Keeping Up With The Schwabs

In many ways, San Francisco-based Schwab is the most appropriate competitor any player in the ETF industry should take careful measure of. It has a successful lineup of ETFs, has a vast online brokerage and has marketing muscle that definitely holds a candle to Fidelity's.

The company has demonstrated its own dramatic flair in recent months, beginning with a splashy gesture of price-cutting that made its growing lineup of core-exposure ETFs the cheapest in their respective classes. Never mind that many in the industry suspect the funds are currently money losers at those low prices. Schwab wants bragging rights, and bragging rights it has, for now.

Since then, the company announced it was adding ETFs from five outside sponsors to its commission-free ETF program that had been limited to Schwab’s own lineup of ETFs, and—what do you know?—iShares isn’t among those who agreed to be part of the “Schwab ETF OneSource” program.

"We're glad to see others following our lead to give investors more low-cost options," a Schwab official said of the deal. "They are the ultimate winners."

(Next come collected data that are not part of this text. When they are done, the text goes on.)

File: src/rtl/pattern_seq_pkg.sv
// rtl/pattern_seq_pkg.sv - shared types for the LED pattern sequencer
package pattern_seq_pkg;

  // Pattern modes as encoded on the mode input
  typedef enum logic [1:0] {
    MODE_ROT_R  = 2'd0,
    MODE_ROT_L  = 2'd1,
    MODE_SWEEP  = 2'd2,
    MODE_BOUNCE = 2'd3
  } mode_e;

  // Control FSM states
  typedef enum logic {
    ST_IDLE = 1'b0,
    ST_RUN  = 1'b1
  } state_e;

  // Only ROT_L starts at the LSB travelling left; every other mode starts at the MSB
  function automatic logic starts_left(input mode_e m);
    return (m == MODE_ROT_L);
  endfunction

endpackage

File: src/rtl/pattern_step.sv
// rtl/pattern_step.sv - combinational next-step rule for one pattern step
import pattern_seq_pkg::*;

module pattern_step #(
  parameter int WIDTH  = 8,
  parameter int PASSES = 2,
  parameter int PW     = $clog2(2*PASSES)
) (
  input  logic [WIDTH-1:0] pattern,
  input  logic             dir,
  input  logic [PW-1:0]    pass_idx,
  input  mode_e            mode,
  output logic [WIDTH-1:0] next_pattern,
  output logic             next_dir,
  output logic [PW-1:0]    next_pass_idx,
  output logic             period_flag
);

  localparam logic [WIDTH-1:0] MSB_HOT = {1'b1, {(WIDTH-1){1'b0}}};
  localparam logic [WIDTH-1:0] LSB_HOT = {{(WIDTH-1){1'b0}}, 1'b1};

  logic at_end;
  int   passes_eff;
  int   pos;

  // The single set bit has reached the edge it is travelling toward
  assign at_end = dir ? (pattern == MSB_HOT) : (pattern == LSB_HOT);

  // Pass position within the current direction; BOUNCE is a one-pass sweep
  always_comb begin
    passes_eff = (mode == MODE_BOUNCE) ? 1 : PASSES;
    pos        = dir ? (int'(pass_idx) - passes_eff) : int'(pass_idx);
  end

  // Shift toward the current direction, or apply the mode's end-of-travel rule
  always_comb begin
    next_pattern  = pattern;
    next_dir      = dir;
    next_pass_idx = pass_idx;
    period_flag   = 1'b0;
    if (!at_end) begin
      next_pattern = dir ? (pattern << 1) : (pattern >> 1);
    end else begin
      case (mode)
        MODE_ROT_R: begin
          next_pattern  = MSB_HOT;
          next_dir      = 1'b0;
          next_pass_idx = '0;
          period_flag   = 1'b1;
        end
        MODE_ROT_L: begin
          next_pattern  = LSB_HOT;
          next_dir      = 1'b1;
          next_pass_idx = '0;
          period_flag   = 1'b1;
        end
        default: begin
          if (pos < passes_eff - 1) begin
            // Another pass in the same direction: jump back to the far end
            next_pattern  = dir ? LSB_HOT : MSB_HOT;
            next_pass_idx = pass_idx + PW'(1);
          end else begin
            // Last pass of this direction: hold one step and turn around
            next_dir = ~dir;
            if (dir) begin
              next_pass_idx = '0;
              period_flag   = 1'b1;
            end else begin
              next_pass_idx = pass_idx + PW'(1);
            end
          end
        end
      endcase
    end
  end

endmodule

File: src/rtl/pattern_sequencer.sv
// rtl/pattern_sequencer.sv - start/stop FSM, step prescaler and LED pattern registers
import pattern_seq_pkg::*;

module pattern_sequencer #(
  parameter int WIDTH  = 8,
  parameter int PASSES = 2,
  parameter int DIV_W  = 8
) (
  input  logic                          clk,
  input  logic                          rst_n,
  input  logic                          start,
  input  logic                          stop,
  input  logic [1:0]                    mode,
  input  logic [DIV_W-1:0]              div,
  output logic [WIDTH-1:0]              pattern,
  output logic                          busy,
  output logic                          dir,
  output logic [$clog2(2*PASSES)-1:0]   pass_idx,
  output logic                          period
);

  localparam int PW = $clog2(2*PASSES);
  localparam logic [WIDTH-1:0] MSB_HOT = {1'b1, {(WIDTH-1){1'b0}}};
  localparam logic [WIDTH-1:0] LSB_HOT = {{(WIDTH-1){1'b0}}, 1'b1};

  state_e           state;
  mode_e            mode_q;
  logic [DIV_W-1:0] div_q;
  logic [DIV_W-1:0] presc;

  mode_e            mode_in;
  logic             load_dir;
  logic [WIDTH-1:0] load_pattern;

  logic [WIDTH-1:0] step_pattern;
  logic             step_dir;
  logic [PW-1:0]    step_pass_idx;
  logic             step_period;

  // Start state derived from the live mode input; only sampled on an accepted start
  always_comb begin
    mode_in      = mode_e'(mode);
    load_dir     = starts_left(mode_in);
    load_pattern = load_dir ? LSB_HOT : MSB_HOT;
  end

  pattern_step #(
    .WIDTH  (WIDTH),
    .PASSES (PASSES),
    .PW     (PW)
  ) u_step (
    .pattern       (pattern),
    .dir           (dir),
    .pass_idx      (pass_idx),
    .mode          (mode_q),
    .next_pattern  (step_pattern),
    .next_dir      (step_dir),
    .next_pass_idx (step_pass_idx),
    .period_flag   (step_period)
  );

  // Control FSM with prescaler and registered outputs; stop outranks start
  always_ff @(posedge clk or negedge rst_n) begin
    if (!rst_n) begin
      state    <= ST_IDLE;
      mode_q   <= MODE_ROT_R;
      div_q    <= '0;
      presc    <= '0;
      pattern  <= '0;
      busy     <= 1'b0;
      dir      <= 1'b0;
      pass_idx <= '0;
      period   <= 1'b0;
    end else begin
      case (state)
        ST_IDLE: begin
          if (start && !stop) begin
            state    <= ST_RUN;
            mode_q   <= mode_in;
            div_q    <= div;
            presc    <= '0;
            pattern  <= load_pattern;
            dir      <= load_dir;
            pass_idx <= '0;
            period   <= 1'b0;
            busy     <= 1'b1;
          end
        end
        ST_RUN: begin
          if (stop) begin
            state    <= ST_IDLE;
            presc    <= '0;
            pattern  <= '0;
            dir      <= 1'b0;
            pass_idx <= '0;
            period   <= 1'b0;
            busy     <= 1'b0;
          end else if (start) begin
            mode_q   <= mode_in;
            div_q    <= div;
            presc    <= '0;
            pattern  <= load_pattern;
            dir      <= load_dir;
            pass_idx <= '0;
            period   <= 1'b0;
          end else if (presc == div_q) begin
            presc    <= '0;
            pattern  <= step_pattern;
            dir      <= step_dir;
            pass_idx <= step_pass_idx;
            period   <= step_period;
          end else begin
            presc  <= presc + DIV_W'(1);
            period <= 1'b0;
          end
        end
        default: begin
          state <= ST_IDLE;
          busy  <= 1'b0;
        end
      endcase
    end
  end

endmodule

File: config.mk
export PLATFORM = sky130hd
export DESIGN_NAME = pattern_sequencer
export DESIGN_NICKNAME = d
export VERILOG_FILES = /design/src/rtl/pattern_seq_pkg.sv /design/src/rtl/pattern_step.sv /design/src/rtl/pattern_sequencer.sv
export SDC_FILE = /design/constraint.sdc
export NUM_CORES = 1
export LEC_CHECK = 0
export ABC_AREA = 0
export CAP_MARGIN = 5
export CORE_MARGIN = 4
export CORE_UTILIZATION = 38
export CTS_CLUSTER_SIZE = 12
export DETAILED_ROUTE_END_ITERATION = 10
export GPL_TIMING_DRIVEN = 1
export PLACE_DENSITY_LB_ADDON = 0.05
export SYNTH_ARGS = -nofsm -noshare
export SYNTH_HDL_FRONTEND = slang
export SYNTH_SLANG_ARGS = --single-unit
File: constraint.sdc
create_clock -name clk -period 6.5 [get_ports clk]
set_clock_uncertainty 0.1 [all_clocks]
set_input_delay 1.3 -clock clk [delete_from_list [all_inputs] [get_ports clk]]
set_output_delay 1.3 -clock clk [all_outputs]
set_load 0.05 [all_outputs]
# Word-level counts from Yosys, hierarchy flattened
# Index checks and enable logic that the tools add are counted.
[op_classes] bitwise_logic=2 order_cmp=1 n_addsub=4 eq_ne=14 n_reduce_logical=9 muxes=59
[op_table] operator="$mux W8" n=16
[op_table] operator="$pmux W8 S2" n=4
[op_table] operator="$lt A32 B32 Y1" n=1
[op_table] operator="$mux W32" n=1
[op_table] operator="$sub A3 B32 Y32" n=1
[op_table] operator="$sub A32 B2 Y32 const B" n=1
[op_table] operator="$mux W2" n=12
[op_table] operator="$mux W1" n=19
[op_table] operator="$pmux W1 S2" n=5
[op_table] operator="$reduce_and A3 Y1" n=3
[op_table] operator="$add A8 B1 Y8 const B" n=1
[op_table] operator="$eq A8 B1 Y1 const B" n=1
[op_table] operator="$eq A8 B8 Y1" n=1
[op_table] operator="$eq A8 B8 Y1 const B" n=1
[op_table] operator="$ne A2 B2 Y1 const B" n=4
[op_table] operator="$ne A4 B3 Y1 const B" n=2
[op_table] operator="$pmux W2 S2" n=2
[op_table] operator="$ne A7 B7 Y1 const B" n=1
[op_table] operator="$ne A6 B6 Y1 const B" n=1
[op_table] operator="$eq A2 B1 Y1 const B" n=2
[op_table] operator="$reduce_and A4 Y1" n=1
[op_table] operator="$add A2 B1 Y2 const B" n=1
[op_table] operator="$eq A2 B2 Y1 const B" n=1
[op_table] operator="$logic_not A2 Y1" n=1
[op_table] operator="5 further kinds" n=6
[word_totals] reg_bits=32 out_inout_bits=13

# Logic depth before layout (Yosys ltp)
# Gate-level depths: netlist (run 1).
[depth] ltp_word=12 depth_mapped=10 mapped_depth_nobuf=9

# Modules after synthesis
# A second synthesis (run 1) with hierarchy kept.
[unflattened] hier_cells=174 hier_area_um2=1813.0
[modules_own_cells] mod="pattern_sequencer" instances=1 area_per_inst_um2=1467.7 seq_area_each_um2=800.8 cells_each=122
[modules_own_cells] mod="pattern_step" instances=1 area_per_inst_um2=345.3 seq_area_each_um2=0.0 cells_each=52

# Worst setup path before layout (run 1)
# OpenSTA, ideal clock, no wires.
[synth_timing] path_type="input -> register" start="input port start" end="register pattern[6]" setup_time_ns=0.125 arrival_ns=2.655 t_required_ns=6.275 setup_slack_ns=3.620 stages=5 n_path_buf=1 cell_sequence="clkbuf_1 > nor3b_2 > a21bo_2 > nand3_1 > mux2_2"
[synth_between] elab_chain_cells=3 elab_cells_between_ends=8 classes_between="eq/ne: 3; mux: 3; reduce/logical: 2"
[synth_rtl] element="from (decl)" line="pattern_sequencer.sv:11" text="input logic start,"
[synth_rtl] element="$mux W8 / $logic_and A1 B1 Y1 (equally long branches)" line="pattern_sequencer.sv:98, pattern_sequencer.sv:77"
[synth_rtl] element="$mux W8 / $ne A2 B2 Y1 (equally long branches)"
[synth_rtl] element="$pmux W8 S2 / $reduce_and A3 Y1 (equally long branches)"
[synth_rtl] element="to (signal assigned)" line="pattern_sequencer.sv:82" text="pattern <= load_pattern;"
[synth_rtl] element="to (signal assigned)" line="pattern_sequencer.sv:102" text="pattern <= load_pattern;"
[synth_rtl] element="to (signal assigned)" line="pattern_sequencer.sv:108" text="pattern <= step_pattern;"
[synth_rtl] element="to (decl)" line="pattern_sequencer.sv:15" text="output logic [WIDTH-1:0] pattern,"
# Parallel ways exist; a longest one is shown, timed or not.
# A chain may end at the register's enable or synchronous reset.

# Worst setup path in the final report (run 1)
[layout_timing] start="input port start" end="register pass_idx[1]"
[layout_between] elab_chain_cells=3 elab_cells_between_ends=8 classes_between="eq/ne: 3; mux: 3; reduce/logical: 2"
[layout_rtl] element="$mux W2 / $logic_and A1 B1 Y1 (equally long branches)" line="pattern_sequencer.sv:98, pattern_sequencer.sv:77"
[layout_rtl] element="$mux W2 / $ne A2 B2 Y1 (equally long branches)"
[layout_rtl] element="$pmux W2 S2 / $reduce_and A3 Y1 (equally long branches)"
[layout_rtl] element="to (signal assigned)" line="pattern_sequencer.sv:110" text="pass_idx <= step_pass_idx;"
[layout_rtl] element="to (decl)" line="pattern_sequencer.sv:18" text="output logic [$clog2(2*PASSES)-1:0] pass_idx,"
# Parallel ways exist; a longest one is shown, timed or not.

==> impl_results.md, run 1 <==
* Status: finished clean
* Final Max Slew Viols at 0
* Die Span X at 76.8 um
* Setup TNS at 0 ps
* Dominant cells by area after synthesis: dfrtp_1, mux2_2, nor2_1, xor2_1, mux2i_1
* GR Util All Layers at 15.0%
* Vias at 1391
* Layout cells sized above 1 at 17.5%
* Post-synth EDFFs at 0
* DRC at 0
* Final setup fails at 0
* Antenna cell count at 0
* Synth unique cells at 44
* Worst slew pin tran at 1070 ps
* Hold Crit Depth at 2
* Number of DRC markers in iteration 0 at 85
* Most used DFF post-synth: dfrtp_1
* Via-per-instance ratio at 5.52
* TritonRoute pass-1 iters at 4
* Leak Pwr at 0.905 nW
* Worst VDD drop at 0.158 mV
* Synth Instances at 171
* Largest net degree at the start of global routing at 33
* Clk Tree Root Cell: clkbuf_8
* Initial antenna violation count at 0
* Number of core rows at 24
* Min cycle time layout at 3970 ps
* Period utilization at 61.1%
* DR WL/cell at 16.2 um
* Avg Cell Area, Syn at 10.5 um2
* Crit Reg-Reg Endpoint: pattern[1]
* IO Pins at 27
* Maximum clock frequency at 252 MHz
* Hold Buf Count CTS at 0
* Total global routing overflow at 0
* Startpoint types: input pin
* Critical path capture point type: flip-flop
* CTS Buf Count at 5
* HP Class: reg2reg
* Clock transition at the registers of the reported paths at 70 ps
* CP arrival at 4070 ps
* Post-CTS Resized at 0
* Nets at 216
* Vias in the first global route at 1480
* Setup Fix Bufs, Post-CTS at 0
* Largest area contributor in the netlist: dfrtp_1
* CTS max path bufs at 2
* FF+latch count, synth at 32
* Core area at 0.00447 mm2
* Yosys warnings at 0
* Post-synthesis async set-or-reset flop share at 100%
* Final ANT Viol Nets at 0
* Sequential area share after synthesis at 44.5%
* CTS Sinks at 32
* Hold Crit Start: period
* Maxcap violations at 0
* Die height at 76.8 um
* Top-area cell type share of the netlist area at 44.5%
* GPL Wtd Cong at 0.804
* RSZ-0062 raised after global routing: no
* Syn_nets at 188
* Worst-path fanout max at 13
* CTS tree: built
* Area Growth Syn to Fin at 23.2%
* Req. time, crit path at 6590 ps
* Htree depth at 2
* Die area at 0.00590 mm2
* Crit path kind: in2reg
* R2R depth at 9
* DPL Wire Length at 2.92 mm
* Area of the mapped netlist at 0.00180 mm2
* Fin. Hold Viols at 0
* Cell Pwr Density at 244 mW/mm2
* Initial Util at 40.2%
* Port bufs at 26
* Hold EP: period
* Pwr Total at 0.540 mW
* Final wirelength at 4.07 mm
* Reg-to-reg startpoint: mode_q[1]
* Worst-skew pair later-pin latency at 280 ps
* Slew headroom at 28.4%
* First-pass GRT wire length at 7.09 mm
* Register-to-register setup slack at 3640 ps
-- synth_stat cells (all sizes together), types with 2 or more instances --
cell type / n
nor4: 4
a21oi: 3
o22ai: 3
a22o: 2
nor2: 19
o31ai: 2
nor3b: 2
mux2: 19
nand2: 11
xor2: 8
xnor2: 4
or4: 2
nand3b: 2
nor2b: 4
nand2b: 4
nand3: 5
o21ai: 7
dfrtp: 32
mux2i: 6
inv: 5
a211oi: 2
clkbuf: 5
ha: 2
-- registers in the layout, summed over array words and instances, names as in the netlist --
signal,count
div_q,8
pattern,8
presc,8
mode_q,2
pass_idx,2
busy,1
dir,1
period,1
state,1
-- cell families (layout without fill, tap and decap cells) --
logic type	after synthesis	in the layout	share of synthesized area [%]
fa+ha+maj	3	3	2.50
compound gates	28	28	11.7
flops	32	32	44.5
xor+xnor	12	12	5.84
buf+inv	11	40	2.29
mux	25	25	15.2
simple gates	60	60	17.9
-- worst max-delay path, stage by stage --
cell and delay [ps]:
clkdlybuf4s50_1 640, nor2b_1 890, nor2_1 420, or4_4 620, o31ai_1 190
-- routing by layer --
metal / routed length (um) / global-route usage (%)
met1: 1890 / 19.7
met2: 1980 / 23.1
met3: 139 / 3.51
met4: 60 / 7.61
met5: 0 / 0
-- cell type report --
cell class / instances / area [um2]
Clock inverter: 2 / 35.0
Inverter: 5 / 18.8
Tap cell: 52 / 65.1
Timing Repair Buffer: 27 / 268
Multi-Input combinational cell: 128 / 957
Clock buffer: 6 / 72.6
Fill cell: 411 / 2260
Sequential cell: 32 / 801
-- power by group --
part	total (mW)	switching [mW]	internal [mW]
registers	0.237	0.0231	0.214
clock network	0.189	0.0753	0.114
logic	0.114	0.0599	0.0540
-- worst max path at each step --
stage	startpoint	to	slack (ps)	cells after the start
after global routing	start	dir	2390	5
after detailed placement	start	pass_idx[1]	2220	5
after global placement	start	pass_idx[1]	2350	5
after CTS	start	pass_idx[1]	2550	5
after floorplan	start	pattern[6]	3620	5
final	start	pass_idx[1]	2530	5
-- stage by stage --
step           instance area, um2  util [%]  worst slack, ps  instances  hold WS [ps]
2_1_floorplan                1800         -             3620        171           401
3_3_place_gp                 2110      47.1             2350        244           379
3_5_place_dp                 2110      47.1             2220        244           394
4_1_cts                      2220      49.6             2550        252           409
5_1_grt                      2220      49.6             2390        252           433
6_report                     2220      49.6             2530        252           408
-- layout by cell type, fill, tap and decap left out, types with 3 or more instances in the layout --
cell type,count
dfrtp_1,32
clkdlybuf4s50_1,26
nor2_1,19
mux2_2,19
nand2_1,11
xor2_1,8
mux2i_1,6
o21ai_0,6
inv_1,5
nand3_1,5
clkbuf_8,5
nand2b_1,4
nor4_1,4
xnor2_1,4
nor2b_1,3
a21oi_1,3
o22ai_1,3
(Power assumes the default switching activity.)
==> inputs of run 2 (changes only) <==
==> constraint.sdc (replaced) <==
create_clock -name clk -period 3.85 [get_ports clk]
set_clock_uncertainty 0.1 [all_clocks]
set_input_delay 0.77 -clock clk [delete_from_list [all_inputs] [get_ports clk]]
set_output_delay 0.77 -clock clk [all_outputs]
set_load 0.05 [all_outputs]
==> run 2 against run 1 <==
Sequential cell count unchanged; combinational power increased by 77%; core utilization grew 0.17 points; critical path type is now reg2reg; largest power group unchanged.
==> impl_results.md, run 2 (synthesis results as in run 1) <==
* Status: finished clean
* Clk Tree Root Cell: clkbuf_8
* TritonRoute pass-1 iters at 4 (unchanged)
* Core area at 0.00447 mm2 (unchanged)
* DPL Wire Length at 2.86 mm (-2.1%)
* RSZ-0062 raised after global routing: no
* Largest net degree at the start of global routing at 33 (unchanged)
* Seq. cell area at 801 um2 (unchanged)
* Area Growth Syn to Fin at 23.6%
* Layout cells sized above 1 at 19.2% (+1.7 points)
* Die area at 0.00590 mm2 (unchanged)
* Critical path depth at 9 (+4)
* CTS Buf Count at 5 (unchanged)
* Initial Util at 40.2% (unchanged)
* Setup Fix Bufs, Post-CTS at 0 (unchanged)
* Final Max Slew Viols at 0 (unchanged)
* Clock transition at the registers of the reported paths at 70 ps (about the same)
* Vias at 1366 (-1.8%)
* Cell Pwr Density at 389 mW/mm2 (+60%)
* Req. time, crit path at 3920 ps (-2670 ps)
* First-pass GRT wire length at 6.71 mm (-5.4%)
* Maximum clock frequency at 352 MHz
* Port bufs at 26 (unchanged)
* IO Pins at 27 (unchanged)
* DR WL/cell at 15.8 um (-2.0%)
* CTS max path bufs at 2 (unchanged)
* Die Span X at 76.8 um (unchanged)
* DRC at 0 (unchanged)
* Reg-to-reg startpoint: mode_q[1]
* Fin. Hold Viols at 0 (unchanged)
* Min cycle time layout at 2840 ps
* R2R depth at 9 (unchanged)
* Die height at 76.8 um (unchanged)
* Post-CTS Resized at 0 (unchanged)
* Final setup fails at 0 (unchanged)
* Worst path bufs/invs at 1 (unchanged)
* Startpoint types: flip-flop
* Largest regs: div_q x8, pattern x8, presc x8
* CP arrival at 2910 ps (-1160 ps)
* Slew headroom at 49.1% (+21 points)
* Hold Buf Count CTS at 0 (unchanged)
* HP Class: reg2reg
* Critical Path End: pattern[6]
* Total global routing overflow at 0 (unchanged)
* Initial antenna violation count at 0 (unchanged)
* Maxcap violations at 0 (unchanged)
* CTS tree: built
* GR Util All Layers at 14.2% (-0.85 points)
* Number of DRC markers in iteration 0 at 43 (-49%)
* Post-route core utilization at 49.7% (+0.17 points)
* Slowest cell on the critical path: dfrtp_1
* Family with the most delay on the worst path: simple AND/OR/NAND/NOR gates
* Nets at 219 (+1.4%)
* Commonest non-fill, non-tap cells in the layout: dfrtp_1, clkdlybuf4s50_1, nor2_1, mux2_2, nand2_1
* Biggest cell delay along the critical path at 540 ps (-350 ps)
* Leak Pwr at 0.916 nW (+1.3%)
* Setup TNS at 0 ps (unchanged)
* Register-to-register setup slack at 1010 ps (-2630 ps)
* Worst VDD drop at 0.181 mV (+15%)
* GPL Wtd Cong at 0.809 (+0.55%)
* Antenna cell count at 0 (unchanged)
* Footprint of the multi-input gates at 957 um2 (unchanged)
* Critical path capture point type: flip-flop
* Htree depth at 2 (unchanged)
* Crit Reg-Reg Endpoint: pattern[6]
* Final ANT Viol Nets at 0 (unchanged)
* Final wirelength at 4.04 mm (-0.83%)
* Cell Chain, Critical Path: and2_1 -> ha_1 -> inv_1 -> fa_1 -> nor2b_1 -> o221ai_1 -> nand4_1 -> nand3_1 -> mux2_2
* Filler instances at 414 (+0.73%)
* Worst slew pin tran at 761 ps (-312 ps)
* Number of core rows at 24 (unchanged)
* Crit path kind: reg2reg
* CTS Sinks at 32 (unchanged)
* Period utilization at 73.8%
* CP startpoint: mode_q[1]
* Vias in the first global route at 1403 (-5.2%)
* Worst-skew pair later-pin latency at 280 ps (about the same)
* Worst-path fanout max at 11 (-2)
* Via-per-instance ratio at 5.36 (-3.0%)
* Most common cell after layout, fill and taps aside: dfrtp_1
==> run 2: cell type report <==
cell class,count,area share [%]
Multi-Input combinational cell,128,43.0
Sequential cell,32,36.0
Timing Repair Buffer,30,13.0
Clock buffer,6,3.71
Tap cell,52,2.92
Inverter,5,0.844
Clock inverter,2,0.450
==> run 2: worst register-to-register path: cells and delay by family (launching register included) <==
kind / cells / cell delay [ps]
buffers and inverters: 1 / 40
flip-flops: 1 / 540
multiplexers: 1 / 390
AO/OA/AOI/OAI: 1 / 240
AND/OR/NAND/NOR: 4 / 770
adder cells (fa/ha/maj): 2 / 650
==> run 2: how the worst min path moves through the flow <==
stage	start	end	slack, ps	cells after the start
finish	period	period	390	2
global route	busy	busy	460	1
CTS	period	period	410	2
detailed placement	period	period	390	2
global placement	period	period	400	2
floorplan	rst_n	busy	370	0
==> run 2: routing by layer <==
metal	wire length, um	track usage [%]	vias to the layer above
met1	1930	18.0	661
met5	0	0	-
met3	109	3.75	4
met4	36	4.53	0
met2	1960	23.4	27
li1	-	-	674
==> run 2: power breakdown <==
| group | switching (mW) | internal, mW | total (mW) |
|---|---|---|---|
| sequential | 0.0324 | 0.362 | 0.395 |
| combinational | 0.108 | 0.0942 | 0.202 |
| clock | 0.126 | 0.143 | 0.269 |
| total | 0.267 | 0.599 | 0.866 |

While Schwab has clearly made waves in leading the charge in the ETF industry’s so-called fee war, all that has happened so far may pale in comparison to the announcement Schwab has been promising to make for the past two years. That’s the addition of ETFs to its 401(k) platform, something it says will bring big saving to 401(k) plan participants who often have no clue how much they are paying.

Commission-Free ETFs

Fidelity and iShares first joined forces in February 2010 with the launch of a commission-free ETF trading program under which Fidelity clients could trade 25 iShares ETFs free of charge. A year later they expanded that program to include 30 iShares ETFs.

That Fidelity-iShares program, which today expanded to 65 iShares ETFs, followed by less than two months the launch of Schwab’s first proprietary ETFs, which itself was accompanied by an offer for Schwab clients to trade the new funds without trading commissions.

Among the ETFs added today to the Fidelity commission-free program are the 10 “Core” funds iShares unveiled in October that are among the cheapest available. Fidelity said the entire list is available on its website at

Schwab and Fidelity unleashed a commission-free trend that pulled in Vanguard as well as other online brokers, such as TD Ameritrade, Etrade and Interactive Brokers.